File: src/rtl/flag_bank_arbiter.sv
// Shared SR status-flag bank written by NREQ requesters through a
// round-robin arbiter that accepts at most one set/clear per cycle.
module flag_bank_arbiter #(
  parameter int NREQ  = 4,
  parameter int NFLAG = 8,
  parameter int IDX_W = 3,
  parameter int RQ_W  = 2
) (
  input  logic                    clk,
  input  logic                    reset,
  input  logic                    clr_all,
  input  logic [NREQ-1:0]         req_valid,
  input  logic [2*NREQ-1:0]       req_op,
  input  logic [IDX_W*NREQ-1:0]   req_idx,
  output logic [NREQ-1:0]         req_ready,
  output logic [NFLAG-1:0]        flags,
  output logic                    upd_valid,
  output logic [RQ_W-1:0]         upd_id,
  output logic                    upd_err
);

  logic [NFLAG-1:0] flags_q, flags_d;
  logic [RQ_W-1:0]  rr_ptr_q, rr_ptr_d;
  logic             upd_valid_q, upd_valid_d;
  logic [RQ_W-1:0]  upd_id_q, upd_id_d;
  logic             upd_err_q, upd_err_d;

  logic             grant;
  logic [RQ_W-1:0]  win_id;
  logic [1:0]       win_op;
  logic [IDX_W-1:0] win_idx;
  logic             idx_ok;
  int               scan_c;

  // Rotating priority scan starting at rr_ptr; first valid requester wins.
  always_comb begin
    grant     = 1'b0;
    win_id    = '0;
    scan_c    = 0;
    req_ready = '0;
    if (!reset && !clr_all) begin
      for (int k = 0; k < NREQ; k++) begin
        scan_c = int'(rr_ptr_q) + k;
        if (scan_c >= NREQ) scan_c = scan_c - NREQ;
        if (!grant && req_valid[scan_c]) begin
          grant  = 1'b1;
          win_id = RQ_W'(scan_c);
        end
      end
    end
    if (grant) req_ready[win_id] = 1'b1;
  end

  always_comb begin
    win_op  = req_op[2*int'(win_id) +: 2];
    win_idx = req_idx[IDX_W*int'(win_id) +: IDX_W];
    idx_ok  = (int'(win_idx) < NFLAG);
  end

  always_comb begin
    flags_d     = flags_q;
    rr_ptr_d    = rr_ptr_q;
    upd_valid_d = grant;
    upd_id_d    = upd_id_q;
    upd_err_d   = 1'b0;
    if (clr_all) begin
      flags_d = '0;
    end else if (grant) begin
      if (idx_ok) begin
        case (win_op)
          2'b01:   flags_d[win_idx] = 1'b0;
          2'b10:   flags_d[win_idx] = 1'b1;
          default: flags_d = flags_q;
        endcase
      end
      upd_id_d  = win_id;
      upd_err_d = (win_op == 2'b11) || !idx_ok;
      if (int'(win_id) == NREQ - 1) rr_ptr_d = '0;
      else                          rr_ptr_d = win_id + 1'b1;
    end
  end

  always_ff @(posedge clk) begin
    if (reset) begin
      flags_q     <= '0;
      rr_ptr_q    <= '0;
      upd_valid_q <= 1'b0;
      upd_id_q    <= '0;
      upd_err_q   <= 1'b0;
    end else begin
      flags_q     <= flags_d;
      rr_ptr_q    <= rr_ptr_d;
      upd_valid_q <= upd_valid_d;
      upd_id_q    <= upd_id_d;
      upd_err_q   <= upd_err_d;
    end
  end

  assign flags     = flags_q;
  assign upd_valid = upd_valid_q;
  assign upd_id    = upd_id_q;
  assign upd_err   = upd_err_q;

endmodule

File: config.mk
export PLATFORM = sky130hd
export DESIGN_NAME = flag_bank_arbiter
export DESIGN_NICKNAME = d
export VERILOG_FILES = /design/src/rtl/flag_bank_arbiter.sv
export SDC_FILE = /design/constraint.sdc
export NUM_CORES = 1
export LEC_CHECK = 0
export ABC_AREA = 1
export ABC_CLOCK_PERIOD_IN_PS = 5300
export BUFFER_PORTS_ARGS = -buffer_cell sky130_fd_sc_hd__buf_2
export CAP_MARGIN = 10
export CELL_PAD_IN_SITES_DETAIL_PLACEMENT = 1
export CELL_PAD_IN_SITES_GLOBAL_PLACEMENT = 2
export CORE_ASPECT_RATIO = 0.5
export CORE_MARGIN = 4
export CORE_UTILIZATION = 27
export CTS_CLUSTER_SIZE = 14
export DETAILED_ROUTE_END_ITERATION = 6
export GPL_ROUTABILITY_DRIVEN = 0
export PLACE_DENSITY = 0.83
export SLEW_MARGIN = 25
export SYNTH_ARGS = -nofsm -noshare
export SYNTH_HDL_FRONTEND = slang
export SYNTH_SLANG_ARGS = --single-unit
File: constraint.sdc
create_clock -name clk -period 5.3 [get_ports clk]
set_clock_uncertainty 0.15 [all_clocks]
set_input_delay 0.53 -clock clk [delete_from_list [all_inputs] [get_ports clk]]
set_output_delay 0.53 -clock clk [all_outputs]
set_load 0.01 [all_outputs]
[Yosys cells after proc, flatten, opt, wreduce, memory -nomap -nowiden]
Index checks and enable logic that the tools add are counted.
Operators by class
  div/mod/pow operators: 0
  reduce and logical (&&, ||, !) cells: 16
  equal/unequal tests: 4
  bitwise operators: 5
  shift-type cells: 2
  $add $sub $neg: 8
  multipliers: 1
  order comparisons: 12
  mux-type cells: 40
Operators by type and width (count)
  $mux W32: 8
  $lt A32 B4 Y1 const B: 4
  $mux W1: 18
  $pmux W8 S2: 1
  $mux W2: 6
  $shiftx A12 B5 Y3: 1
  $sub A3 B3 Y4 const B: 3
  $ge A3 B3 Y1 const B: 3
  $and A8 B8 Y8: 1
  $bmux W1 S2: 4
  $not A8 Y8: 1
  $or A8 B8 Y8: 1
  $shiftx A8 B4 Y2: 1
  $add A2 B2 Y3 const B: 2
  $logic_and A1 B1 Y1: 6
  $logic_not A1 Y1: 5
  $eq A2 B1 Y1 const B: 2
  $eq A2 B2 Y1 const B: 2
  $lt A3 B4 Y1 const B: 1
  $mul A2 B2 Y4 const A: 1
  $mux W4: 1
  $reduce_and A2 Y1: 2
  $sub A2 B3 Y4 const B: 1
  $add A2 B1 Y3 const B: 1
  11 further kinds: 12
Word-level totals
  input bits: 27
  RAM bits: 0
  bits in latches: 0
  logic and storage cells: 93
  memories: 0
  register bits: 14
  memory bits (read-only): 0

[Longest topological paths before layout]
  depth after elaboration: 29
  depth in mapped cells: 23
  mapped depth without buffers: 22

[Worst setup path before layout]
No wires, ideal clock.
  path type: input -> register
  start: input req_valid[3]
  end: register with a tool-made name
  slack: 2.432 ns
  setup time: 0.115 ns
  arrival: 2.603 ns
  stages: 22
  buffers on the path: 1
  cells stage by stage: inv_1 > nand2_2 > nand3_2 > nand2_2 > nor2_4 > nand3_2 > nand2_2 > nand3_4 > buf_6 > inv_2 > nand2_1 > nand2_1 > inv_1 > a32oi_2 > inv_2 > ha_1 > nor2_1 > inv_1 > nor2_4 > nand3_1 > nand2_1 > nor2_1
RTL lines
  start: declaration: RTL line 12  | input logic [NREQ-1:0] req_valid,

» WORK TO COMPLETE: Your answer must be the data above, copied exactly from its first line through the line containing "scan_c = int'(rr_ptr_q) + k;", and nothing more.

» SOLUTION TO THIS TASK:
File: src/rtl/flag_bank_arbiter.sv
// Shared SR status-flag bank written by NREQ requesters through a
// round-robin arbiter that accepts at most one set/clear per cycle.
module flag_bank_arbiter #(
  parameter int NREQ  = 4,
  parameter int NFLAG = 8,
  parameter int IDX_W = 3,
  parameter int RQ_W  = 2
) (
  input  logic                    clk,
  input  logic                    reset,
  input  logic                    clr_all,
  input  logic [NREQ-1:0]         req_valid,
  input  logic [2*NREQ-1:0]       req_op,
  input  logic [IDX_W*NREQ-1:0]   req_idx,
  output logic [NREQ-1:0]         req_ready,
  output logic [NFLAG-1:0]        flags,
  output logic                    upd_valid,
  output logic [RQ_W-1:0]         upd_id,
  output logic                    upd_err
);

  logic [NFLAG-1:0] flags_q, flags_d;
  logic [RQ_W-1:0]  rr_ptr_q, rr_ptr_d;
  logic             upd_valid_q, upd_valid_d;
  logic [RQ_W-1:0]  upd_id_q, upd_id_d;
  logic             upd_err_q, upd_err_d;

  logic             grant;
  logic [RQ_W-1:0]  win_id;
  logic [1:0]       win_op;
  logic [IDX_W-1:0] win_idx;
  logic             idx_ok;
  int               scan_c;

  // Rotating priority scan starting at rr_ptr; first valid requester wins.
  always_comb begin
    grant     = 1'b0;
    win_id    = '0;
    scan_c    = 0;
    req_ready = '0;
    if (!reset && !clr_all) begin
      for (int k = 0; k < NREQ; k++) begin
        scan_c = int'(rr_ptr_q) + k;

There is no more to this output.